I have encountered many bureaucratic processes, some successfully and others with less than success. The secret is to learn their rules--they may not be logical, but there are rules that they have to follow and while the person you talking to is sympathetic, he or she has their limitations.
Some situations defy common sense. I wrote in a hub about insurance. There is a program designed to insure people who have pre-existing conditions. There are two requirements yo had to be without insurance for six months or without credible insurance for six months. The insurance industry has a definition of what is credible and non-credible. Non-credible does not provide major medical or catastrophic coverage.

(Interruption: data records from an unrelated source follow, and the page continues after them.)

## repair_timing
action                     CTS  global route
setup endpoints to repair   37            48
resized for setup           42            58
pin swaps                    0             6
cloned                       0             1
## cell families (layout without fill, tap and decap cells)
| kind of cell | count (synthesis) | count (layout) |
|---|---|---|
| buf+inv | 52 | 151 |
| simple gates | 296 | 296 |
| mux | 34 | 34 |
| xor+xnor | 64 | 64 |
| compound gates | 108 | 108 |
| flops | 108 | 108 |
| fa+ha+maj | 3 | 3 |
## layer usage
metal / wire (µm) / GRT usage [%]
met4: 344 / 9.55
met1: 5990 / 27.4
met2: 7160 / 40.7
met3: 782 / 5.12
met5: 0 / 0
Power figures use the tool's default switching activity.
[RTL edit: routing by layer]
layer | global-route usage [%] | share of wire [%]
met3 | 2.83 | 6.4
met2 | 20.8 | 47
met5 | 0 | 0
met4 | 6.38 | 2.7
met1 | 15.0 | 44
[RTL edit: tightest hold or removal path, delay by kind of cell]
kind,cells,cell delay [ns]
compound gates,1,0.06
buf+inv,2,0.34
--- src/rtl/cplxdiv_pkg.sv ---
// Shared types and helpers for the complex-division scheduler.
// Helpers work on a 64-bit container; callers cast back to their own width.
package cplxdiv_pkg;

    localparam int unsigned DW_DEF = 32;
    localparam int unsigned RW_DEF = 16;

    typedef enum logic [2:0] {
        StIdle,
        StIssueRe,
        StWaitbRe,
        StWaitdRe,
        StIssueIm,
        StWaitbIm,
        StWaitdIm,
        StFinish
    } state_t;

    // Two's-complement negate when en is set; the low bits stay correct after truncation.
    function automatic logic [63:0] cneg(input logic [63:0] x, input logic en);
        return en ? (~x + 64'd1) : x;
    endfunction

    // Magnitude of a signed value whose sign bit sits at position msb.
    function automatic logic [63:0] mag(input logic [63:0] x, input logic [5:0] msb);
        return cneg(x, x[msb]);
    endfunction

endpackage

--- src/rtl/cplxdiv_sgnmag.sv ---
// Combinational conditional negate, used to apply the numerator sign to results.
// Driving neg with the operand's own sign bit yields the absolute value.
module cplxdiv_sgnmag
    import cplxdiv_pkg::*;
#(
    parameter int unsigned W = 32
) (
    input  logic [W-1:0] din,
    input  logic         neg,
    output logic [W-1:0] dout
);

    always_comb begin
        dout = W'(cneg(64'(din), neg));
    end

endmodule

--- src/rtl/cplxdiv_sched.sv ---
// Time-shares one sequential unsigned divider to produce the signed real and
// imaginary quotients/remainders of a complex division with a shared denominator.
module cplxdiv_sched
    import cplxdiv_pkg::*;
#(
    parameter int unsigned DW = DW_DEF,
    parameter int unsigned RW = RW_DEF
) (
    input  logic          clock,
    input  logic          reset,
    input  logic          start,
    input  logic [DW-1:0] num_re,
    input  logic [DW-1:0] num_im,
    input  logic [RW-1:0] den,
    output logic          busy,
    output logic          done,
    output logic          dbz,
    output logic [DW-1:0] q_re,
    output logic [DW-1:0] q_im,
    output logic [RW:0]   r_re,
    output logic [RW:0]   r_im,
    output logic          div_run,
    input  logic          div_busy,
    output logic [DW-1:0] div_dividend,
    output logic [RW-1:0] div_divisor,
    input  logic [DW-1:0] div_quotient,
    input  logic [RW-1:0] div_rest
);

    state_t        state_q, state_d;
    logic [DW-1:0] nim_q;
    logic          sre_q;
    logic          dbz_q;
    logic [DW-1:0] qre_raw, qim_raw;
    logic [RW-1:0] rre_raw, rim_raw;
    logic [DW-1:0] q_re_s, q_im_s;
    logic [RW:0]   r_re_s, r_im_s;
    logic          accept;

    assign accept = (state_q == StIdle) && start;

    // State register
    always_ff @(posedge clock or posedge reset) begin
        if (reset) begin
            state_q <= StIdle;
        end else begin
            state_q <= state_d;
        end
    end

    // Next-state logic; div_busy is only looked at in the WAIT states, so a
    // stale busy during ISSUE cannot cause an early capture.
    always_comb begin
        state_d = state_q;
        unique case (state_q)
            StIdle: begin
                if (start) begin
                    state_d = (den == '0) ? StFinish : StIssueRe;
                end
            end
            StIssueRe: state_d = StWaitbRe;
            StWaitbRe: if (div_busy) state_d = StWaitdRe;
            StWaitdRe: if (!div_busy) state_d = StIssueIm;
            StIssueIm: state_d = StWaitbIm;
            StWaitbIm: if (div_busy) state_d = StWaitdIm;
            StWaitdIm: if (!div_busy) state_d = StFinish;
            StFinish:  state_d = StIdle;
            default:   state_d = StIdle;
        endcase
    end

    // Outputs decoded from state
    always_comb begin
        busy    = (state_q != StIdle);
        div_run = (state_q == StIssueRe) || (state_q == StIssueIm);
    end

    cplxdiv_sgnmag #(.W(DW)) u_q_re (.din(qre_raw), .neg(sre_q), .dout(q_re_s));
    cplxdiv_sgnmag #(.W(DW)) u_q_im (.din(qim_raw), .neg(nim_q[DW-1]), .dout(q_im_s));
    cplxdiv_sgnmag #(.W(RW+1)) u_r_re (
        .din  ({1'b0, rre_raw}),
        .neg  (sre_q),
        .dout (r_re_s)
    );
    cplxdiv_sgnmag #(.W(RW+1)) u_r_im (
        .din  ({1'b0, rim_raw}),
        .neg  (nim_q[DW-1]),
        .dout (r_im_s)
    );

    // Operand, capture and result registers. Divider operands are loaded one
    // cycle ahead of ISSUE so they are stable for the whole division.
    always_ff @(posedge clock or posedge reset) begin
        if (reset) begin
            nim_q        <= '0;
            sre_q        <= 1'b0;
            dbz_q        <= 1'b0;
            qre_raw      <= '0;
            qim_raw      <= '0;
            rre_raw      <= '0;
            rim_raw      <= '0;
            div_dividend <= '0;
            div_divisor  <= '0;
            done         <= 1'b0;
            dbz          <= 1'b0;
            q_re         <= '0;
            q_im         <= '0;
            r_re         <= '0;
            r_im         <= '0;
        end else begin
            done <= 1'b0;
            unique case (state_q)
                StIdle: begin
                    if (accept) begin
                        nim_q <= num_im;
                        sre_q <= num_re[DW-1];
                        dbz_q <= (den == '0);
                        if (den != '0) begin
                            div_dividend <= DW'(mag(64'(num_re), 6'(DW - 1)));
                            div_divisor  <= den;
                        end
                    end
                end
                StWaitdRe: begin
                    if (!div_busy) begin
                        qre_raw      <= div_quotient;
                        rre_raw      <= div_rest;
                        div_dividend <= DW'(mag(64'(nim_q), 6'(DW - 1)));
                    end
                end
                StWaitdIm: begin
                    if (!div_busy) begin
                        qim_raw <= div_quotient;
                        rim_raw <= div_rest;
                    end
                end
                StFinish: begin
                    done <= 1'b1;
                    dbz  <= dbz_q;
                    q_re <= dbz_q ? '0 : q_re_s;
                    q_im <= dbz_q ? '0 : q_im_s;
                    r_re <= dbz_q ? '0 : r_re_s;
                    r_im <= dbz_q ? '0 : r_im_s;
                end
                default: ;
            endcase
        end
    end

endmodule

--- config.mk ---
export PLATFORM = sky130hd
export DESIGN_NAME = cplxdiv_sched
export DESIGN_NICKNAME = d
export VERILOG_FILES = /design/src/rtl/cplxdiv_pkg.sv /design/src/rtl/cplxdiv_sgnmag.sv /design/src/rtl/cplxdiv_sched.sv
export SDC_FILE = /design/constraint.sdc
export NUM_CORES = 1
export LEC_CHECK = 0
export ABC_CLOCK_PERIOD_IN_PS = 12700
export CAP_MARGIN = 10
export CELL_PAD_IN_SITES_DETAIL_PLACEMENT = 1
export CELL_PAD_IN_SITES_GLOBAL_PLACEMENT = 2
export CORE_MARGIN = 2
export CORE_UTILIZATION = 36
export DETAILED_ROUTE_END_ITERATION = 8
export PLACE_DENSITY = 0.84
export SETUP_SLACK_MARGIN = 0.5
export SLEW_MARGIN = 20
export SYNTH_ARGS = -nofsm -noshare
export SYNTH_HDL_FRONTEND = slang
export SYNTH_SLANG_ARGS = --single-unit
--- constraint.sdc ---
create_clock -name clock -period 12.7 [get_ports clock]
set_input_delay 1.27 -clock clock [delete_from_list [all_inputs] [get_ports clock]]
set_output_delay 1.27 -clock clock [all_outputs]
set_load 0.005 [all_outputs]
==> impl_metrics.yaml <==
run_status:
  status: "complete, no violations"
sta:
  finalCritPeriodShare_pct: 28.5
  skew_ns: 0.0262
  layout_setup_ws_ns: 9.09
  fin_setup_tns_ns: 0
  hold_violations: 0
  fin_crit_ns: 3.61
  clock.fmax_mhz: 277
  tightestPinTransition_ns: 0.902
  finalSetupViolCount: 0
  slew_violations: 0
  rsz0062_at_grt: "no"
  relSlewSlack_pct: 39.9
clock_network:
  ctsHoldBuffers: 0
  cts_tree: "done"
  cts_sinks: 281
  post_cts_buffers: 0
  numCtsBuffers: 35
  clockBufferDepth: 3
  root_buffer: "clkbuf_16"
  clk_pin_slew_ns: 0.06
  insertion_delay_ns: 0.54
  post_cts_resized: 0
  htree_levels: 2
placement:
  place_area_um2: 17200
  place.gp.congestion: 0.853
  numPortBuffers: 281
  dp_hpwl_mm: 30.9
  dp.cells: 2039
  dp_slack_ns: 8.57
power_and_ir_drop:
  leakage_nw: 7.75
  p_comb_share_pct: 42.3
  p_clk_share_pct: 21.4
  seq_power_share_pct: 36.3
  switchingPower_mw: 1.74
  ir_drop_uv: 136
  netSwitchingFraction_pct: 37.0
  cellPowerDensity_nw_per_um2: 256
  p_int_mw: 2.97
yosys:
  synth_edf_count: 0
  ys_types: 46
  yosysSeqAreaShare_pct: 50.5
  synth_nets: 1442
  synth-main-ff-cell: "dfrtp_1"
  synthArstFlopShare_pct: 100
  ys_seq_elements: 281
  synthesis.instances: 1300
  avgSynthCellArea_um2: 10.7
  synth_warnings: 0
  syn-cell-area_um2: 13900
global_routing:
  grt_pass1_vias: 11700
  grt_max_degree: 145
  overflow: 0
  grt_pass1_wl_mm: 68.1
  gr-usage-all-layers_pct: 21.5
  antenna_found_initial: 3
layout:
  mostFrequentLayoutCell: "clkdlybuf4s50_1"
  design_area_um2: 18400
  fillers: 4207
  drive_above_1_share_pct: 14.6
  nets: 1701
  stdcell_count: 2105
  seqCellArea_um2: 7030
  syn_to_final_growth_pct: 32.4
  layout_common_cells: "clkdlybuf4s50_1, dfrtp_1, o21ai_0"
  multiInputGateArea_um2: 6530
floorplan:
  coreArea_um2: 38400
  die_w_um: 201
  row_count: 72
  die_h_um: 201
  initial_core_util_pct: 36.3
  floorplan.die_area_um2: 40200
  ios: 282
route:
  vias: 11000
  drt-pass1-iter-count: 4
  drtAntennaViolNets: 0
  drc: 0
  route.detailed.wl_per_inst_um: 20.4
  drt_iter0_drc: 471
  avgViaCountPerCell: 5.24
  wl_mm: 43.0
flow_run:
  cap_violations: 0
hold_path:
  worstHoldPathType: "reg -> reg"
worst_setup_path:
  required_ns: 13.13
  cp_max_fo: 8
  crit_type: "in -> reg"
  cp.arrival_ns: 4.04
  endpoint_kind: "flip-flop"
  worstSetupStartpointType: "primary input"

However the government rules say the policy is credible if they pay for an event and not for time. Thus a doctor's visit is an event. An X-ray is an event, and so on. Because these procedures are charged as events and not on a time basis, the policy is considered to be credible, making me ineligible to get the government program that is suppose to help people like me. I got my two Senators and my Congressman involved and no success. So I am stuck with a limited medical indemnity plan, which help pays for meds and some mediclal procedures. However, I hope I do not have any $100,000 hospital visits like I had in the year 2000. I may have to buy a copy of "Surgery for Dummies" and do the job myself.
My husband is a totally disabled veteran and it took numerous applications, lots of frustration and 17 years for him to get his disability. We learned that they do not care if you ever get your disability and are hoping that the veterans die before getting it. Then they will not have to pay him. We learned that they will throw your application in the trash right in front of you and taunt you with the fact that they are in control. We learned that when they throw it in the trash in front of you, it negates that you ever turned that app.in and you will not get back pay to that app. turn-in date. We learned that they just want to screw with you, not help you. They really suck.
That is an outrageous story! What a horrible way to treat people who sacrificed so much for their country. I sincerely hope that your husband has received some reparation, and that his example is highlighted as proof that 'the system' is not working.
This is unfortunately the norm, although it is getting slightly better over the years. You would not believe some of the horror stories I have been told by people. I wrote a three part story of this fight and it is on my profile page.
Spending my childhood and early adulthood years in the Eastern Europe I have learnt that the communist system I used to live in, was not only totally bureaucratic, but also unjust and unfair and totally corrupted...anything after that is a piece of cake:)
Bureaucracy is a way of life in Latin America, and Chile is no exception, allthough everybody is making a big effort to streamline legislation, civic processes, form-filling and etc. I guess the main lesson is to multiply patience, patience and then patience. I find that daily experience does help to cut through to the central issues and solutions. And when standing in line waiting to get attended to, I practice a modified form of "standing like a tree" meditation (Qigong). This last is my invention, I think!